医食同源という言葉は日本はもちろん、中国や韓国でもよく使われているが、その出典を聞いてみても明確な答えは返ってこない。

筆者は1972年9月、NHKテレビ『きょうの料理』の特集「40歳からの食事」の中で6日間料理を担当し、その中で、医食同源と言う言葉を発表した。薬好きの日本人は生活習慣病は日常の謝った食事にあるということを忘れているので、臨床医の立場から、これを是正するため、「食は薬の上位にある」ということを強調したかったからである。

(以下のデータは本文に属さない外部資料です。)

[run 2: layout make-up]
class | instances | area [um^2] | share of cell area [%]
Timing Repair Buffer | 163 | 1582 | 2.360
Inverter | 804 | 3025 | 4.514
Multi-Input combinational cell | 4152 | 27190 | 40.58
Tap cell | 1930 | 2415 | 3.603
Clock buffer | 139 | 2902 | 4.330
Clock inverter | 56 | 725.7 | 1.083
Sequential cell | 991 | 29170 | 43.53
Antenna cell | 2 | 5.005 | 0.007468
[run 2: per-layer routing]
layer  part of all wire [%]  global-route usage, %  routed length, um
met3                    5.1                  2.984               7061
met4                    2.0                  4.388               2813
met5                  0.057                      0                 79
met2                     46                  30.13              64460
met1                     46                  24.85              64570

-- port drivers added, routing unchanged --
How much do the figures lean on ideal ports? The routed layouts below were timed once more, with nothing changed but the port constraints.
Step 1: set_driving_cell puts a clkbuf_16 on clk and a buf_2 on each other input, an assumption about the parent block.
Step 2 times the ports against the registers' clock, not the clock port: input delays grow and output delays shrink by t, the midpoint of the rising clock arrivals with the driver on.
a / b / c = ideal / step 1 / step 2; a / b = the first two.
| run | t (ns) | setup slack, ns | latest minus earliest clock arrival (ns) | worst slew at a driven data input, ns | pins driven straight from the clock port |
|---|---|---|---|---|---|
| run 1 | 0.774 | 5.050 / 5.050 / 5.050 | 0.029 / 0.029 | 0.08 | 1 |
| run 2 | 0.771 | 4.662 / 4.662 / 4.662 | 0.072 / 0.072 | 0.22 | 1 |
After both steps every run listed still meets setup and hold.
This is an optimization exercise on Yosys and OpenROAD, whose aim is small area, not a production implementation.
In this exercise RTL edits were held to simulation tests only and were not proved equivalent to the original.
Power is estimated from default activity; no workload was simulated.

==> flow/design.v <==
module ircore_tx (
    input  wire        clk,
    input  wire        rst,             
    input  wire        enq_valid,       
    input  wire        enq_rc6,         
    input  wire [2:0]  enq_mode,        
    input  wire [7:0]  enq_a,           
    input  wire [7:0]  enq_b,           
    output wire        enq_ready,       
    output wire        tx,              
    output wire        tx_idle          
);
    localparam [1:0] ST_IDLE = 2'd0, ST_HDR = 2'd1, ST_DAT = 2'd2, ST_TRL = 2'd3;
    reg  [19:0] q [0:8];
    reg  [8:0]  v;              
    wire [8:0]  fr;             
    wire        pop;            
    assign fr[8] = ~v[8] | pop;
    genvar gi;
    generate
        for (gi = 0; gi < 8; gi = gi + 1) begin : g_fr
            assign fr[gi] = ~v[gi] | fr[gi + 1];
        end
    endgenerate
    assign enq_ready = fr[0];
    assign tx_idle   = ~|v;
    always @(posedge clk) begin
        if (fr[0]) q[0] <= {enq_rc6, enq_mode, enq_a, enq_b};
    end
    generate
        for (gi = 1; gi < 9; gi = gi + 1) begin : g_q
            always @(posedge clk) begin
                if (fr[gi]) q[gi] <= q[gi - 1];
            end
        end
    endgenerate
    always @(posedge clk) begin
        if (rst) v <= 9'd0;
        else     v <= (fr & {v[7:0], enq_valid}) | (~fr & v);
    end
    wire [19:0] hd  = q[8];
    wire        rc6 = hd[19];
    reg        act;             
    reg [5:0]  n;               
    reg [1:0]  c;               
    reg [10:0] pre;             
    reg        tg;              
    wire tick = rc6 ? (pre == 11'b11001111010) : (pre == 11'b01011001011);
    wire [7:0] src = n[4] ? hd[7:0] : hd[15:8];
    wire       sb  = src[~n[2:0]];
    wire [3:0] mt  = {tg, hd[16], hd[17], hd[18]};
    wire       b   = rc6 ? ((n[4:3] == 2'b00) ? (n[2] ? mt[n[1:0]] : 1'b1) : sb)
                         : sb ^ n[3];
    wire       w2  = (n[4:3] == 2'b00) & (n[2] | (n[1] ^ n[0]));
    wire lvl = rc6 ? ((n[4:0] == 5'd1) | (~(n[4] & n[3]) & (b ^ (w2 ? c[1] : c[0]))))
                   : (n[5] ? ~(n[2] & n[1]) : (c == 2'd0));
    wire cl   = rc6 ? w2 : (n[5] | b);
    wire send = c[0] & (c[1] == cl);
    wire fend = rc6 ? ((n[4:0] == 5'd26) & c[0]) : n[5] & ~n[4];
    assign pop = act & tick & fend;
    assign tx  = act & lvl;
    always @(posedge clk) begin
        pre <= (~act | tick) ? 11'd0 : {~pre[9:0], ~(pre[10] ^ pre[8])};
        if (~act) begin
            n <= rc6 ? 6'd1 : 6'd58;
            c <= 2'd0;
        end else if (tick) begin
            if (send) begin
                n <= n + 6'd1;
                c <= 2'd0;
            end else begin
                c <= c + 2'd1;
            end
        end
    end
    always @(posedge clk) begin
        if (rst) begin
            act <= 1'b0;
            tg  <= 1'b0;
        end else begin
            if (~act) act <= v[8];
            else if (pop) begin
                act <= 1'b0;
                if (rc6) tg <= ~tg;
            end
        end
    end
endmodule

医食同源とは「薬(生薬)も食も同じ源、日常の食事で病気を予防し治療しよう。その食事はバランスのとれた美味しい食事である」と定義した。医食同源は中国にある薬食同源思想「食物は飢えた時とれば食であり、病の時とれば薬である」という考え方を拡大解釈したものである。

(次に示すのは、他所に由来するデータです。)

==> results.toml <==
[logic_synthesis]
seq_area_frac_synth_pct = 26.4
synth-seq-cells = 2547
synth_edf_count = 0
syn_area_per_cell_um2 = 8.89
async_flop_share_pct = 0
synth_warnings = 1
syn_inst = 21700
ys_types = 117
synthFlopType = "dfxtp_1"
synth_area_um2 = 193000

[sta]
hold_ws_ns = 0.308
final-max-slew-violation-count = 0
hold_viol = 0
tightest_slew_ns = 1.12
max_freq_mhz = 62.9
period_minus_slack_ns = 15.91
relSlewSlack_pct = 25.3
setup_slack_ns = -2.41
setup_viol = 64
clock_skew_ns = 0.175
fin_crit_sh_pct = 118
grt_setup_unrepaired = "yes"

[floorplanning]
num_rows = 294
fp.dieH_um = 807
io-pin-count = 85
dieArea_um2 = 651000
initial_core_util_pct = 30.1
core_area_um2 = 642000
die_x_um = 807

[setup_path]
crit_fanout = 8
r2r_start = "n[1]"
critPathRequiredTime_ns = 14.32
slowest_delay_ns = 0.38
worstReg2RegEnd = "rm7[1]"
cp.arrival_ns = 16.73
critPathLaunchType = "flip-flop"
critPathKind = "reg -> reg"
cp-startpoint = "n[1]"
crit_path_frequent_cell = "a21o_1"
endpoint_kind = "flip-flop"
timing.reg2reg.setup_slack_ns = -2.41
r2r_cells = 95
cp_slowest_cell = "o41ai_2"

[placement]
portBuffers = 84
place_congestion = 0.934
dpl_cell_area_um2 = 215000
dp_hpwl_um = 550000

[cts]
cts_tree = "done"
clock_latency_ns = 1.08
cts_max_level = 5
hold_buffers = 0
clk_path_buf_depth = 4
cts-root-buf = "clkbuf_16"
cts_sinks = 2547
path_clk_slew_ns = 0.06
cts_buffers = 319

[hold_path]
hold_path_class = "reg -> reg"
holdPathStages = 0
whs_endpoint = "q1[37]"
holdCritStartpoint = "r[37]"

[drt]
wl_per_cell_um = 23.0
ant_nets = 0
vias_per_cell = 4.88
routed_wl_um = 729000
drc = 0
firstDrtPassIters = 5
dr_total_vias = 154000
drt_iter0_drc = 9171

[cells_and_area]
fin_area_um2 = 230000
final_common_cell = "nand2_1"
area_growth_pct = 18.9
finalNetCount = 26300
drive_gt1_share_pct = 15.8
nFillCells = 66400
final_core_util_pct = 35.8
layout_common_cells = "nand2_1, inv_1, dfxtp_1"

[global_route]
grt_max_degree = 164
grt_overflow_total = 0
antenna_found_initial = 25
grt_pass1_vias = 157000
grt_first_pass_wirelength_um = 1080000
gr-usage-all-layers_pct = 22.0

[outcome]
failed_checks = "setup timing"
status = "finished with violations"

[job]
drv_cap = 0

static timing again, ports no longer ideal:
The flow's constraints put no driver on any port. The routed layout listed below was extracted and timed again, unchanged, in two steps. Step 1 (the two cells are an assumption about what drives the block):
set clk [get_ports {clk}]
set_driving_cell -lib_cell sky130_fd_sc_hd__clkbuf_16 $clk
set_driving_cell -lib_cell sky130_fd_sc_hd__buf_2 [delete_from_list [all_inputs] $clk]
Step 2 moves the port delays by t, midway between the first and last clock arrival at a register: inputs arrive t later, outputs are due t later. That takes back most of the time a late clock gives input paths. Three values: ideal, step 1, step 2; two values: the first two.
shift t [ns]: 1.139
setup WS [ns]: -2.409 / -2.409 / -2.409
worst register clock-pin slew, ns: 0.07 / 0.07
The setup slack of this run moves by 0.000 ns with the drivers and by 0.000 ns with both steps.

ところで、ここでいうバランスには2つの意味がある。1つは栄養のバランス、もう1つは陰陽五行説に基づいたバランスである。これは今から2000年位前に著された、中国最古の医学書『黄帝内経・素問』に「五穀を養とし、五果を助とし、五畜を益とし、五菜を充とす。気味の合うものを食すれば補精益気の功あり」と記されていたことによる。

つまり栄養のバランスをとり、さらに気、すなわち陰陽(寒熱)のバランスと味。酸、苦、甘、辛、鹹(塩からい=かん)の五味のバランスをとること。現代風にいえば、食物同士を組み合わせて美味しくとり健康を維持することである。